== Aim of the exercise ==
Where does the word "jbrTarget" appear in the data? Copy every line that holds it.

== Given entries ==
::::
`src/rtl/fetch_stage.sv`:
```
// ---------------------------------------------------------------------------
// fetch_stage
//
// Instruction-fetch (IF) stage of the 5-stage MIPS pipeline. It owns the
// program counter, presents it as a word address to the synchronous
// instruction ROM, waits MEM_LATENCY cycles for the read data, and latches
// the returned instruction. The latched {pc, inst} pair forms the IF->ID
// bus that decode consumes.
//
// The PC is redirected in one of two ways:
//   - by decode, through jbr_bus (jump/branch, applied on a normal advance);
//   - by writeback, through exc_bus (exception entry / ERET return), which
//     is applied immediately and throws away any fetch in flight.
//
// Ports
//   clk_i          clock, all state changes on the rising edge
//   reset_i        synchronous, active-high reset
//   IF_valid_i     IF holds a valid instruction slot (pipeline control)
//   next_fetch_i   pipeline advances IF->ID this cycle
//   jbr_bus_i      {jbr_taken, jbr_target[31:0]} from decode
//   exc_bus_i      {exc_valid, exc_pc[31:0]} from writeback
//   inst_addr_o    ROM address, always equal to the current pc
//   inst_rdata_i   ROM read data
//   IF_over_o      instruction for the current pc is latched and valid
//   IF_ID_bus_o    {pc, latched instruction}
//   IF_pc_o        current pc (display)
//   IF_inst_o      latched instruction (display)
// ---------------------------------------------------------------------------
module fetch_stage #(
   parameter logic [31:0] RESET_PC    = 32'h0000_0000,
   parameter int unsigned MEM_LATENCY = 1
) (
   input  logic        clk_i,
   input  logic        reset_i,
   input  logic        IF_valid_i,
   input  logic        next_fetch_i,
   input  logic [32:0] jbr_bus_i,
   input  logic [32:0] exc_bus_i,
   output logic [31:0] inst_addr_o,
   input  logic [31:0] inst_rdata_i,
   output logic        IF_over_o,
   output logic [63:0] IF_ID_bus_o,
   output logic [31:0] IF_pc_o,
   output logic [31:0] IF_inst_o
);

   // The wait counter must be able to hold MEM_LATENCY itself, because the
   // ROM data is sampled on the edge where the count equals the latency.
   localparam int CNT_W = (MEM_LATENCY < 2) ? 1 : $clog2(MEM_LATENCY + 1);
   localparam logic [CNT_W-1:0] CNT_LAST = CNT_W'(MEM_LATENCY);

   typedef enum logic {
      REQ  = 1'b0,
      DONE = 1'b1
   } fetchState_e;

   fetchState_e      state_q, state_d;
   logic [31:0]      pc_q, pc_d;
   logic [CNT_W-1:0] cnt_q, cnt_d;
   logic [31:0]      instR_q, instR_d;

   logic        jbrTaken;
   logic [31:0] jbrTarget;
   logic        excValid;
   logic [31:0] excPc;
   logic [31:0] nextPc;
   logic        ifOver;
   logic        advance;

   assign jbrTaken  = jbr_bus_i[32];
   assign jbrTarget = jbr_bus_i[31:0];
   assign excValid  = exc_bus_i[32];
   assign excPc     = exc_bus_i[31:0];

   // Redirect priority: an exception/ERET overrides a simultaneous branch,
   // and the branch target is simply dropped. Sequential pc wraps at 2^32.
   always_comb begin
      nextPc = pc_q + 32'd4;
      if (excValid) begin
         nextPc = excPc;
      end else if (jbrTaken) begin
         nextPc = jbrTarget;
      end
   end

   // A fetch is only reported complete while the slot is valid; an advance
   // request is only honoured when the current instruction is complete, so a
   // stray next_fetch during an outstanding fetch cannot skip it.
   assign ifOver  = IF_valid_i & (state_q == DONE);
   assign advance = next_fetch_i & ifOver;

   // Next-state logic. An exception redirect wins over everything except
   // reset and restarts the fetch from scratch; otherwise a pipeline advance
   // loads the next pc and restarts the fetch; otherwise the REQ state
   // counts valid cycles until the ROM data is due. In DONE the latched
   // instruction is simply held for as long as the pipeline stalls.
   always_comb begin
      state_d = state_q;
      pc_d    = pc_q;
      cnt_d   = cnt_q;
      instR_d = instR_q;

      if (excValid) begin
         pc_d    = nextPc;
         state_d = REQ;
         cnt_d   = '0;
      end else if (advance) begin
         pc_d    = nextPc;
         state_d = REQ;
         cnt_d   = '0;
      end else begin
         case (state_q)
            REQ: begin
               if (IF_valid_i) begin
                  if (cnt_q == CNT_LAST) begin
                     instR_d = inst_rdata_i;
                     cnt_d   = '0;
                     state_d = DONE;
                  end else begin
                     cnt_d = cnt_q + CNT_W'(1);
                  end
               end
            end
            DONE: begin
               state_d = DONE;
            end
            default: begin
               state_d = REQ;
            end
         endcase
      end
   end

   // State register with synchronous reset; reset overrides any redirect or
   // fetch in progress at the same edge.
   always_ff @(posedge clk_i) begin
      if (reset_i) begin
         state_q <= REQ;
         pc_q    <= RESET_PC;
         cnt_q   <= '0;
         instR_q <= '0;
      end else begin
         state_q <= state_d;
         pc_q    <= pc_d;
         cnt_q   <= cnt_d;
         instR_q <= instR_d;
      end
   end

   assign inst_addr_o = pc_q;
   assign IF_over_o   = ifOver;
   assign IF_ID_bus_o = {pc_q, instR_q};
   assign IF_pc_o     = pc_q;
   assign IF_inst_o   = instR_q;

endmodule

```
`config.mk`:
```
export PLATFORM = sky130hd
export DESIGN_NAME = fetch_stage
export DESIGN_NICKNAME = d
export VERILOG_FILES = /design/src/rtl/fetch_stage.sv
export SDC_FILE = /design/constraint.sdc
export NUM_CORES = 1
export LEC_CHECK = 0
export ABC_CLOCK_PERIOD_IN_PS = 3400
export BUFFER_PORTS_ARGS = -buffer_cell sky130_fd_sc_hd__buf_4
export CORE_MARGIN = 4
export CORE_UTILIZATION = 47
export CTS_CLUSTER_DIAMETER = 30
export DETAILED_ROUTE_END_ITERATION = 7
export PLACE_DENSITY = 0.93
export SYNTH_ARGS = -nofsm -noshare
export SYNTH_HDL_FRONTEND = slang
export SYNTH_SLANG_ARGS = --single-unit
```
`constraint.sdc`:
```
create_clock -name clk_i -period 3.4 [get_ports clk_i]
set_input_delay 0.68 -clock clk_i [delete_from_list [all_inputs] [get_ports clk_i]]
set_output_delay 0.68 -clock clk_i [all_outputs]
set_load 0.01 [all_outputs]
```
==> results_dict.tcl <==
set metrics [dict create \
    wirelength_um 14240 \
    ys_seq_area_share_pct 32.22 \
    ys_ff_latch 66 \
    port_buffers 262 \
    vias_per_cell 5.589 \
    start_util_pct 49.16 \
    path_cells "ha_1 -> nand4_1 -> nor4_2 -> nand3_1 -> xnor2_1 -> a221oi_1" \
    numPlacedInstances 793 \
    seq_power_share_pct 46.5 \
    die_w_um 101.4 \
    swShare_pct 30.65 \
    area_growth_syn_to_layout_pct 35.31 \
    grt_pass1_wl_um 21470 \
    clk_pin_slew_ns 0.08 \
    cts_buffer_depth 2 \
    hpwl_um 10990 \
    status "finished, final reports clean" \
    p_clk_share_pct 29.6 \
    setup_viol 0 \
    slew_viol_final 0 \
    slew_headroom_pct 29.36 \
    drc 0 \
    tritoncts "yes" \
    power.leakage_uw 0.002520 \
    synthCells 548 \
    fin_crit_ns 2.366 \
    fin_skew_ns 0.01498 \
    synth_fp_nets 651 \
    power_switching_uw 581.4 \
    crit_family "simple AND/OR/NAND/NOR gates" \
    die_area_um2 10280 \
    cpMaxStageDelayCell "nor4_2" \
    start_kind "register" \
    drt_iter0_markers 328 \
    cts_setup_buffers 0 \
    grt_antenna_before_repair 0 \
    tightest_slew_ns 1.060 \
    power.internal_uw 1316 \
    cts.sinks 66 \
    grt-ovfl-total 0 \
    end_kind "register" \
    clk_latency_ns 0.34 \
    diodes 0 \
    die_h_um 101.4 \
    reg2reg_slack_ns 1.03 \
    crit_start "IF_pc_o[2]" \
    combinationalPowerShare_pct 24.0 \
    power_density_nw_per_um2 341.9 \
    synth_top_area_cell "dfxtp_1" \
    core_um2 8341 \
    critical_path_required_ns 3.64 \
    grt.total_usage_pct 26.42 \
    nets 802 \
    reg2reg_from "IF_pc_o[2]" \
    synth.area.top_cells "dfxtp_1, buf_4, nand2_1, a21oi_1, nor2_1" \
    ir_worst_vdd_v 0.0001952 \
    yosys-top-cells-count "buf_4, nand2_1, dfxtp_1" \
    drive_above_1_share_pct 41.11 \
    cts_buffers 9 \
    fin_cells 808 \
    min-delay-start "IF_inst_o[5]" \
    ys.flop_type "dfxtp_1" \
    ys_warn_count 0 \
    cp.buffers_inverters 0 \
    synthArstFlopShare_pct 0 \
    hold_viol 0 \
    detail_route.wl_per_cell_um 17.62 \
    synth_area_per_cell_um2 7.482 \
    antenna_left 0 \
    cts_root_buf "clkbuf_8" \
    worstSetupPathType "reg2reg" \
    rsz0062_at_grt "no" \
    fmax_mhz 422.7 \
    syn_area_um2 4100 \
    grt_max_degree 45 \
    htree_levels 3 \
    ios 263 \
    row_count 33 \
    worstPathArrival_ns 2.61 \
    synth-edff-count 0 \
    first_pass_iters 5 \
    synth_most_common_cell "buf_4" \
    yosysTopAreaCellShare_pct 32.22 \
    place.gp.congestion 0.8983 \
    grt_pass1_vias 4280 \
    post-route-period-util_pct 69.59 \
    maxCapViolCount 0 \
    final.setup.tns_ns 0 \
    worstPathMaxFanout 9 \
    cp_slowest_stage_delay_ns 0.61 \
    num_vias 4516 \
    cts_hold_buffers 0 \
    min_path_type "reg2reg" \
    cts-resized-gates 0 \
    ys_types 51 \
]
-- layout make-up --
class,instances,area (µm²)
Clock buffer,10,127.6
Clock inverter,5,32.53
Fill cell,704,2793
Inverter,19,71.32
Multi-Input combinational cell,339,1882
Sequential cell,66,1321
Tap cell,105,131.4
Timing Repair Buffer,264,1982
::::
== Answer box ==
   logic [31:0] jbrTarget;
   assign jbrTarget = jbr_bus_i[31:0];
         nextPc = jbrTarget;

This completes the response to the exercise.